Just as when you are using Disks, be very careful that you are making changes to the correct device. You can format your device to NTFS using the following steps:

  1. Select the correct device from the dropdown selector on the top right.
  2. Delete any partitions that already exist on the device.
  3. Create a new partition using all of the available space and set the type to ntfs
  4. Click the "Apply" button and wait for the operations to complete

If Windows still doesn't recognize the device, the partition table may be in a different type than the MS-DOS type (Ubuntu uses gpt partition type by default I think). Click "View >> Device Information" from the menu to see what the partition table type is. In this case, use the "Device >> Create Partition Table" menu option to change the partition table type to MS-DOS. You may have to follow the above steps again to create your NTFS partition.


With mkntfs

Install mkntfs which is provided by package ntfs-3g:

sudo apt-get install ntfs-3g

Find the partition of your USB drive with lsblk -f or df -h. Let's assume it's at /dev/sdb1.

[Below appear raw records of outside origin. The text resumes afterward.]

`src/rtl/ser_tree_pkg.sv`:
```
package ser_tree_pkg;

    // Per-level control: when a level's lane registers load, and which half they take
    typedef struct packed {
        logic load;
        logic sel;
    } lvl_ctl_t;

    // Lanes present at tree level k (level 0 is the captured word)
    function automatic int lanes_at(input int width, input int level);
        return width >> level;
    endfunction

    // Start index of tree level k (k >= 1) inside the flattened lane vector
    function automatic int flat_base(input int width, input int level);
        return width - (width >> (level - 1));
    endfunction

endpackage

```
`src/rtl/bit_clock_divider.sv`:
```
// Chain of toggle flops: stage i flips when all faster stages are high,
// so stage i runs at the bit rate divided by 2^(i+1).
module bit_clock_divider #(
    parameter int STAGES = 4
) (
    input  logic              clk,
    input  logic              rst,
    output logic [STAGES-1:0] phase
);
    logic [STAGES-1:0] tq;

    for (genvar i = 0; i < STAGES; i++) begin : g_stage
        logic carry;
        if (i == 0) begin : g_first
            assign carry = 1'b1;
        end else begin : g_rest
            assign carry = &tq[i-1:0];
        end
        always_ff @(posedge clk) begin
            if (rst) tq[i] <= 1'b0;
            else     tq[i] <= tq[i] ^ carry;
        end
    end

    assign phase = tq;
endmodule

```
`src/rtl/level_phase_decode.sv`:
```
// Level k loads one edge after level k-1 by shifting the shared phase by k-1.
module level_phase_decode
    import ser_tree_pkg::*;
#(
    parameter int LEVELS = 4,
    parameter int LEVEL  = 1
) (
    input  logic [LEVELS-1:0] phase,
    output lvl_ctl_t          ctl
);
    localparam int SHIFT = LEVELS - LEVEL;
    localparam logic [LEVELS-1:0] MASK   = LEVELS'((1 << SHIFT) - 1);
    localparam logic [LEVELS-1:0] OFFSET = LEVELS'(LEVEL - 1);

    logic [LEVELS-1:0] rel;

    always_comb begin
        rel      = phase - OFFSET;
        ctl.load = ((rel & MASK) == '0);
        ctl.sel  = rel[SHIFT];
    end
endmodule

```
`src/rtl/mux_stage.sv`:
```
// One tree level: LANES registered 2:1 muxes, lane j picks src[j] or src[j+LANES].
module mux_stage #(
    parameter int LANES = 8
) (
    input  logic               clk,
    input  logic               rst,
    input  logic               load,
    input  logic               sel,
    input  logic [2*LANES-1:0] src,
    output logic [LANES-1:0]   q
);
    for (genvar j = 0; j < LANES; j++) begin : g_lane
        always_ff @(posedge clk) begin
            if (rst)       q[j] <= 1'b0;
            else if (load) q[j] <= sel ? src[j + LANES] : src[j];
        end
    end
endmodule

```
`src/rtl/mux_tree_serializer.sv`:
```
module mux_tree_serializer
    import ser_tree_pkg::*;
#(
    parameter int WIDTH = 16
) (
    input  logic             clk,
    input  logic             rst,
    input  logic [WIDTH-1:0] din,
    output logic             wd_strobe,
    output logic             sout
);
    localparam int LEVELS    = $clog2(WIDTH);
    localparam int TREE_BITS = WIDTH - 1;

    logic [LEVELS-1:0]    phase;
    logic [WIDTH-1:0]     word_q;
    logic [TREE_BITS-1:0] tree_q;
    logic [LEVELS:1]      lvl_load;

    bit_clock_divider #(.STAGES(LEVELS)) u_div (
        .clk   (clk),
        .rst   (rst),
        .phase (phase)
    );

    // Word rate: last phase of the period, captured on the closing edge
    assign wd_strobe = (phase == LEVELS'(WIDTH - 1));

    always_ff @(posedge clk) begin
        if (rst)            word_q <= '0;
        else if (wd_strobe) word_q <= din;
    end

    for (genvar k = 1; k <= LEVELS; k++) begin : g_level
        localparam int LANES = lanes_at(WIDTH, k);
        localparam int BASE  = flat_base(WIDTH, k);

        lvl_ctl_t             ctl;
        logic [2*LANES-1:0]   src;

        level_phase_decode #(.LEVELS(LEVELS), .LEVEL(k)) u_dec (
            .phase (phase),
            .ctl   (ctl)
        );

        if (k == 1) begin : g_src_word
            assign src = word_q;
        end else begin : g_src_tree
            assign src = tree_q[flat_base(WIDTH, k-1) +: 2*LANES];
        end

        mux_stage #(.LANES(LANES)) u_stage (
            .clk  (clk),
            .rst  (rst),
            .load (ctl.load),
            .sel  (ctl.sel),
            .src  (src),
            .q    (tree_q[BASE +: LANES])
        );

        assign lvl_load[k] = ctl.load;
    end

    assign sout = tree_q[TREE_BITS-1];
endmodule

```
`config.mk`:
```
export PLATFORM = sky130hd
export DESIGN_NAME = mux_tree_serializer
export DESIGN_NICKNAME = d
export VERILOG_FILES = /design/src/rtl/ser_tree_pkg.sv /design/src/rtl/bit_clock_divider.sv /design/src/rtl/level_phase_decode.sv /design/src/rtl/mux_stage.sv /design/src/rtl/mux_tree_serializer.sv
export SDC_FILE = /design/constraint.sdc
export NUM_CORES = 1
export LEC_CHECK = 0
export ABC_AREA = 1
export BUFFER_PORTS_ARGS = -buffer_cell sky130_fd_sc_hd__buf_2
export CORE_ASPECT_RATIO = 1.4
export CORE_MARGIN = 2
export CORE_UTILIZATION = 43
export CTS_BUF_LIST = sky130_fd_sc_hd__clkbuf_16
export CTS_CLUSTER_SIZE = 30
export DETAILED_ROUTE_END_ITERATION = 16
export SLEW_MARGIN = 15
export SYNTH_ARGS = -nofsm -noshare
export SYNTH_HDL_FRONTEND = slang
export SYNTH_HIERARCHICAL = 1
export SYNTH_SLANG_ARGS = --single-unit
```
`constraint.sdc`:
```
create_clock -name clk -period 1.4 [get_ports clk]
set_clock_uncertainty 0.05 [all_clocks]
set_input_delay 0.07 -clock clk [delete_from_list [all_inputs] [get_ports clk]]
set_output_delay 0.07 -clock clk [all_outputs]
set_load 0.05 [all_outputs]
```
Yosys cells after proc, flatten, opt, wreduce, memory -nomap -nowiden. Cells that the tools add are included.

Flip-flop bits (word level): 35. Input port bits: 18. Output and inout port bits: 2. Word-level logic and storage cells: 48.

Add/subtract/negate cells: 3. Equal/unequal tests: 1. Multiplexer cells: 15. Bitwise gates (word level): 4. Reduce and logical (&&, ||, !) cells: 5.

Operators by type and width (count): two-way mux 1 bit (15); zero test 4 bit (3); equality test 4 bit, second input constant (1); AND reduction 3 bit (1); subtractor 3 x 1 -> 3 bit, second input constant (1); XOR 1 bit (3); AND reduction 2 bit (1); subtractor 2 bit, second input constant (1); NOT 1 bit (1); subtractor 1 bit, second input constant (1).

Longest topological paths before layout. Gate-level depths: netlist (run 1).

Depth after elaboration: 2. Gate-level depth with buffers: 10. Mapped depth without buffers: 8.

Modules after synthesis. The synthesis (run 1) kept the hierarchy.

By module, submodules not included: mux_tree_serializer (instances 1, cells an instance 104, area an instance 684.4 µm²); mux_stage (g_level[1].u_stage) (instances 1, cells an instance 69, area an instance 442.9 µm²); mux_stage (g_level[2].u_stage) (instances 1, cells an instance 34, area an instance 205.2 µm²); bit_clock_divider (instances 1, cells an instance 18, area an instance 156.4 µm²); mux_stage (g_level[3].u_stage) (instances 1, cells an instance 17, area an instance 101.3 µm²); mux_stage (g_level[4].u_stage) (instances 1, cells an instance 9, area an instance 51.3 µm²); level_phase_decode (g_level[2].u_dec) (instances 1, cells an instance 7, area an instance 27.5 µm²); level_phase_decode (g_level[1].u_dec) (instances 1, cells an instance 5, area an instance 25.0 µm²); level_phase_decode (g_level[4].u_dec) (instances 1, cells an instance 3, area an instance 15.0 µm²); level_phase_decode (g_level[3].u_dec) (instances 1, cells an instance 2, area an instance 7.5 µm²).

Worst setup path after synthesis (run 1). OpenSTA, ideal clock, no wires.

Path type: register -> register. Start point: register u_div.tq[0] (netlist: u_div/g_stage[1].carry). End point: register g_level[1].u_stage.q[0]. Arrival time: 1.099 ns. Setup slack: 0.142 ns. Stages on the path, launching flop included: 11. Clock period less this slack: 1.258 ns. Cell sequence: dfxtp_1 buf_4 inv_1 nand2_1 nor2_2 buf_6 buf_12 nor2_4 nor2_2 nand2_1 inv_1.

RTL lines: from (decl) (line bit_clock_divider.sv:10) `logic [STAGES-1:0] tq;`; from (signal, indexed assignment) (line bit_clock_divider.sv:21) `else tq[i] <= tq[i] ^ carry;`; to (signal, indexed assignment) (line mux_stage.sv:15) `else if (load) q[j] <= sel ? src[j + LANES] : src[j];`; to (decl) (line mux_stage.sv:10) `output logic [LANES-1:0] q`.

Worst setup path after layout (run 1).
Start point: register u_div.tq[1] (netlist: u_div/phase[1]). End point: output wd_strobe.

Longest elaborated chain between the ends: 1.

RTL lines: equality test 4 bit (line mux_tree_serializer.sv:27) `assign wd_strobe = (phase == LEVELS'(WIDTH - 1));`; to (decl) (line mux_tree_serializer.sv:9) `output logic wd_strobe,`.

Every way passes these cells.

==> results of run 1 <==
## registers in the layout, summed over array words and instances (netlist names)
| register | flops |
|---|---|
| u_div/phase | 3 |
| u_div/g_stage.carry | 1 |
| g_level.src | 16 |
| g_level.u_stage/q | 15 |
## layout make-up
type / instances / share of cell area, %
Clock buffer: 5 / 6.26
Sequential cell: 35 / 35.3
Multi-Input combinational cell: 175 / 36.3
Tap cell: 43 / 2.69
Timing Repair Buffer: 27 / 10.2
Clock inverter: 3 / 0.626
Inverter: 46 / 8.64
## per-stage QoR
step / hold slack, ns / setup TNS [ns]
floorplan: 0.0867 / 0
global route: 0.0487 / -0.00156
global placement: 0.311 / 0
detailed placement: 0.317 / 0
CTS: 0.0293 / 0
finish: 0.0315 / 0
## power by group through the flow
stage,Clock [mW],Sequential (mW),Combinational (mW)
floorplan,0,1.10,0.252
global placement,0,1.10,0.314
detailed placement,0,1.10,0.316
CTS,1.06,1.08,0.318
global route,1.10,1.09,0.368
finish,1.03,1.08,0.312
## cell usage in the layout, fill, tap and decap left out, drive strengths merged
cell type   n
buf        26
nand2      84
ha          1
nand3      16
inv        48
conb        1
clkinv      1
dfxtp      35
nor2       71
xnor2       1
clkbuf      6
o21ai       1
## logic make-up (layout without fill, tap and decap cells)
family | after synthesis | count (layout) | share of synthesized area [%]
other | 1 | 1 | 0.218
XOR/XNOR | 1 | 1 | 0.510
adder cells (fa/ha/maj) | 1 | 1 | 0.729
AO/OA/AOI/OAI | 1 | 1 | 0.291
AND/OR/NAND/NOR | 171 | 171 | 40.5
flip-flops | 35 | 35 | 40.8
buffers and inverters | 58 | 81 | 17.0
## path summary, 6_finish.rpt
check | start | to | slack [ns] | cells past startpoint
worst max-delay path | u_div/phase[1]$_SDFF_PP0_ | wd_strobe | 0.06 | 4
worst min-delay path | din[1] | g_level[1].src[1]$_SDFFE_PP0N_ | 0.03 | 5
worst max register to register | u_div/phase[2]$_SDFF_PP0_ | g_level[2].u_stage/q[0]$_SDFFE_PP0P_ | 0.25 | 9
worst min register to register | g_level[1].src[14]$_SDFFE_PP0N_ | g_level[1].src[14]$_SDFFE_PP0N_ | 0.43 | 2
## routing by layer
metal / vias up / global-route usage, % / part of all wire (%)
met4: 0 / 10.5 / 3.0
met2: 24 / 24.7 / 48
li1: 807 / - / -
met1: 575 / 16.9 / 45
met3: 6 / 4.07 / 3.7
met5: - / 0 / 0
## cells in the mapped netlist
library cell   n  area, µm²
o21ai_1        1       5.00
nand3_2        1       10.0
nor2_1        65        244
nor2_2         4       25.0
dfxtp_1       35        701
conb_1         1       3.75
inv_2          3       11.3
buf_12         1       20.0
inv_1         43        161
xnor2_1        1       8.76
nand2_1       83        312
buf_6          5       56.3
nand3_1       15       75.1
buf_4          5       37.5
nor2_4         2       22.5
ha_1           1       12.5
buf_2          1       5.00
nand2_2        1       6.26
## repair_timing
action                                 CTS  global route
pin swaps                                0             1
endpoints found under the hold margin    0             0
gates resized for setup                  4             1
hold buffers                             0             0
setup endpoints to repair                1             1
gates cloned                             0             1
## worst max-delay path: stages, from the launching register on
cell	delay, ns
dfxtp_4	0.39
nand2_2	0.07
nor2_4	0.16
buf_12	0.16
buf_6	0.16
==> summary.md, run 1 <==
| Metric | Value |
|---|---|
| P&R area growth vs syn | 16.4% |
| DIE AREA | 4520 µm² |
| Req. time, crit path | 1.28 ns |
| Core Util, Final | 51.4% |
| Inst Count DP | 325 |
| Mapped Avg Cell Area | 6.41 µm² |
| Final Cycle Share | 95.8% |
| Maxcap violations | 0 |
| FP Rows | 27 |
| DRC viols | 0 |
| Post-Syn Instances | 268 |
| DR vias/cell | 4.23 |
| # fillers | 408 |
| Switching power summed over all nets | 595 µW |
| IO Pins | 20 |
| # port buffers | 19 |
| Top achievable clock speed | 745 MHz |
| Period minus WS final | 1.34 ns |
| Switching Share | 24.6% |
| Count of different cell masters after synthesis | 18 |
| Largest fanout on the critical path | 17 |
| Clock transition at path regs | 0.05 ns |
| Vias in the first global route | 1254 |
| Pre-antenna DRT Iters | 4 |
| P_leak | 1.06 nW |
| Nets | 309 |
| GPL Wtd Cong | 0.698 |
| Clock share of power | 42.3% |
| Multi-input combinational cell area | 724 µm² |
| Crit Path Category | flip-flop to output pin |
| Initial antenna violation count | 0 |
| Final setup margin | 0.0583 ns |
| CTS Buf Count | 5 |
| Largest net degree at the start of global routing | 34 |
| Die width | 57.4 µm |
| Post-Route WL | 2920 µm |
| Share of power burned in registers | 44.8% |
| Logic pwr share | 12.9% |
| Sequential share of the synthesized area | 40.8% |
| Post-layout instance area | 2000 µm² |
| Dpl cell area | 1820 µm² |
| Worst vdd ir | 0.000897 V |
| Via count | 1412 |
| Yosys reg bits | 35 |
| First-pass GRT wire length | 5270 µm |
| Grt total ovfl | 0 |
| Final setup viols | 0 |
| Post-CTS Setup Bufs | 0 |
| Clock Path Buffers | 2 |
| Chip Height | 78.8 µm |
| Mapped Nets | 287 |
| Initial cell density of the core | 44.2% |
| Min-Delay Path Class | primary input to flip-flop |
| Worst Setup Start Kind | flip-flop |
| Insertion delay to the later sink of the worst-skew pair | 0.28 ns |
| Synthesized cell area | 1720 µm² |
| HPWL Detailed | 1980 µm |
| Final number of hold-violating endpoints | 0 |
| Core ar. | 3880 µm² |
| Pwr/cell area | 1210 nW/µm² |
| Status | completed |
| CTS tree | yes |
| Critical path capture point type | output pin |
| Pint | 1.83 mW |
| Total chip power | 2.42 mW |
| H-tree depth | 2 |
| Root buffer cell | clkbuf_16 |
| Post-DR wirelength/cell | 8.75 µm |
| Critical Path AT | 1.22 ns |
| Layout cells sized above 1 | 15.8% |
| Number of diodes | 0 |
| Final Non-Filler Cells | 334 |
| Pins over their slew limit | 0 |
| Slew @ Worst Pin | 0.500 ns |
| Slew Limit Headroom | 66.7% |
| Pre-CTS setup slack | 0.119 ns |
| Reg area | 706 µm² |
| Clock sink count | 35 |
| DR iter-0 viols | 22 |
| Total track usage | 15.2% |
| Yosys warns | 6 |
| Antenna Nets Post-Route | 0 |
No activity file was read; power rests on OpenSTA's default activity.
==> inputs of run 2 (changes only) <==
- clock period: 1.4 -> 1.6 ns (I/O delays scaled with it)
==> run 2 against run 1 <==
Against the previous run: core utilization is 0.68 points lower; non-clock buffer count stayed put; worst hold slack better by 0.016 ns; clock power is 14% lower; routed wire length is 1.7% lower; total power is 14% lower; sequential share of layout area is 0.22 points higher; register-to-register slack hardly changed; first-iteration DRC count is 55% higher; setup slack better by 0.15 ns; sequential cell count stayed put; final cell count stayed put; critical endpoint unchanged; highest routed layer unchanged.
==> summary.md, run 2 (synthesis gave the netlist of run 1 again) <==
| Metric | Value |
|---|---|
| Maxcap violations | 0 (unchanged) |
| Critical path capture point type | output pin |
| Final setup viols | 0 (unchanged) |
| Worst r2r path cells | 7 (-2) |
| Clock transition at path regs | 0.05 ns (about the same) |
| Total track usage | 15.2% (+0.057 points) |
| Total chip power | 2.09 mW (-14%) |
| CP max-delay cell | dfxtp_1 |
| GPL Wtd Cong | 0.678 (-2.9%) |
| Sum Neg Setup Slack | 0 ns (unchanged) |
| Crit Path Category | flip-flop to output pin |
| Hold buffers post-CTS | 0 (unchanged) |
| Via count | 1415 (+0.21%) |
| CTS Buf Count | 5 (unchanged) |
| H-tree depth | 2 (unchanged) |
| Final number of hold-violating endpoints | 0 (unchanged) |
| Antenna Nets Post-Route | 0 (unchanged) |
| Status | completed |
| Max reg flops | 16 (unchanged) |
| Pwr/cell area | 1060 nW/µm² (-13%) |
| Initial cell density of the core | 44.2% (unchanged) |
| Largest fanout on the critical path | 6 (-11) |
| First-pass GRT wire length | 5340 µm (+1.3%) |
| Crit path cell chain | nand2_1, nor2_4, buf_4 |
| P_leak | 1.05 nW (-0.75%) |
| P&R area growth vs syn | 14.9% |
| Crit path largest cell delay | 0.45 ns (+0.06 ns) |
| Period minus WS final | 1.39 ns |
| Post-Route WL | 2870 µm (-1.7%) |
| DR vias/cell | 4.24 (+0.21%) |
| Clock sink count | 35 (unchanged) |
| Pins over their slew limit | 0 (unchanged) |
| Critical Path AT | 1.26 ns (+0.04 ns) |
| Vias in the first global route | 1298 (+3.5%) |
| Min-delay src | din[14] |
| Pre-CTS setup slack | 0.204 ns (+0.0852 ns) |
| Root buffer cell | clkbuf_16 |
| DIE AREA | 4520 µm² (unchanged) |
| Insertion delay to the later sink of the worst-skew pair | 0.27 ns (about the same) |
| Reg2reg end | g_level[1].src[10]$_SDFFE_PP0N_ |
| DRC viols | 0 (unchanged) |
| Grt total ovfl | 0 (unchanged) |
| DR iter-0 viols | 34 (+55%) |
| Worst Setup Start Kind | flip-flop |
| CTS tree | yes |
| Final Cycle Share | 87.2% |
| Initial antenna violation count | 0 (unchanged) |
| Final setup margin | 0.205 ns (+0.147 ns) |
| Reg2Reg Setup Slack | 0.24 ns (about the same) |
| Core ar. | 3880 µm² (unchanged) |
| Most common cell after layout, fill and taps aside | nand2_1 |
| Chip Height | 78.8 µm (unchanged) |
| Largest net degree at the start of global routing | 20 (-41%) |
| HPWL Detailed | 2050 µm (+3.5%) |
| Hold path endpoint | g_level[1].src[14]$_SDFFE_PP0N_ |
| Layout cells sized above 1 | 15.1% (-0.69 points) |
| Clock Path Buffers | 2 (unchanged) |
| IO Pins | 20 (unchanged) |
| Top achievable clock speed | 717 MHz |
| # port buffers | 19 (unchanged) |
| Worst vdd ir | 0.000782 V (-13%) |
| Nets | 309 (unchanged) |
| Die width | 57.4 µm (unchanged) |
| Most frequent cells in the layout | nand2_1 (83), nor2_1 (65), inv_1 (45), dfxtp_1 (35), buf_2 (18) |
| Min-Delay Path Class | primary input to flip-flop |
| Req. time, crit path | 1.47 ns (+0.19 ns) |
| Number of diodes | 0 (unchanged) |
| Worst r2r src | u_div/phase[2]$_SDFF_PP0_ |
| Pre-antenna DRT Iters | 4 (unchanged) |
| FP Rows | 27 (unchanged) |
| Post-DR wirelength/cell | 8.60 µm (-1.7%) |
| RSZ-0062 raised after global routing | no |
| Worst hold path depth | 5 (unchanged) |
[run 2: through the flow]
| step | utilization [%] | instances | hold WS [ns] | instance area [µm²] |
|---|---|---|---|---|
| CTS | 50.8 | 334 | 0.0452 | 1970 |
| global placement | 46.8 | 324 | 0.319 | 1820 |
| global route | 50.8 | 334 | 0.0585 | 1970 |
| detailed placement | 46.8 | 324 | 0.329 | 1820 |
| finish | 50.8 | 334 | 0.0474 | 1970 |
| floorplan | - | 268 | 0.0967 | 1720 |
[run 2: power breakdown]
group	leakage (nW)	internal (mW)	total, mW	switching [mW]
clock network	0.0762	0.561	0.889	0.329
logic	0.691	0.104	0.249	0.146
registers	0.285	0.917	0.951	0.0340
total	1.05	1.58	2.09	0.508
[run 2: worst max path at each step]
stage                                                 to  slack, ns  cells past startpoint                         startpoint
finish                                         wd_strobe       0.21                      3          u_div/phase[2]$_SDFF_PP0_
global route              g_level[1].src[8]$_SDFFE_PP0N_       0.11                      7          u_div/phase[2]$_SDFF_PP0_
CTS                                            wd_strobe       0.18                      3          u_div/phase[2]$_SDFF_PP0_
detailed placement        g_level[1].src[1]$_SDFFE_PP0N_       0.20                      6  u_div/g_stage[1].carry$_SDFF_PP0_
global placement         g_level[1].src[10]$_SDFFE_PP0N_       0.21                      6  u_div/g_stage[1].carry$_SDFF_PP0_
floorplan           g_level[1].u_stage/q[0]$_SDFFE_PP0P_       0.34                     10  u_div/g_stage[1].carry$_SDFF_PP0_
[run 2: area by class of cell]
cell class              count  area (µm²)
clock buffers               5         125
clock inverters             3        12.5
fillers                   409        1910
inverters                  46         173
multi-input cells         175         724
flip-flops and latches     35         701
well taps                  43        53.8
repair buffers             27         183
[run 2: per-layer routing]
metal	vias up	share of wire, %	track usage (%)
met5	-	0	0
met4	0	2.5	7.67
met3	4	3.7	4.40
met2	21	47	25.6
met1	581	47	17.2
li1	809	-	-
[run 2: worst max-delay path: cells and delay by family, from the launching register on]
family / cells / cell delay (ns)
buffers and inverters: 1 / 0.22
DFF: 1 / 0.45
and+or+nand+nor: 2 / 0.31
[run 2: repair_timing]
action	CTS	global route
gates resized for setup	1	0
buffers inserted	2	0
setup endpoints to repair	1	0
==> inputs of run 3 (changes only) <==
- SYNTH_HIERARCHICAL: 1 -> default
==> run 3 against run 2 <==
Against the previous run: final cell count shrank 2.4%; core utilization grew 6.2 points; synthesized cell count shrank 9.0%; highest routed layer unchanged; design area grew 4.3%; first-iteration DRC count is the same; via count grew 1.9%; register-to-register slack lost 0.05 ns; largest cell class is now registers.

Unmount the drive with umount /dev/sdb, otherwise you'll get the error

/dev/sdb1 is mounted.
Refusing to make a filesystem here!

Then format the partition:

sudo mkntfs --fast --label myUsbDrive /dev/sdb1

If that succeeded, you'll see a message like this:

Cluster size has been automatically set to 4096 bytes.
Creating NTFS volume structures.
mkntfs completed successfully. Have a nice day.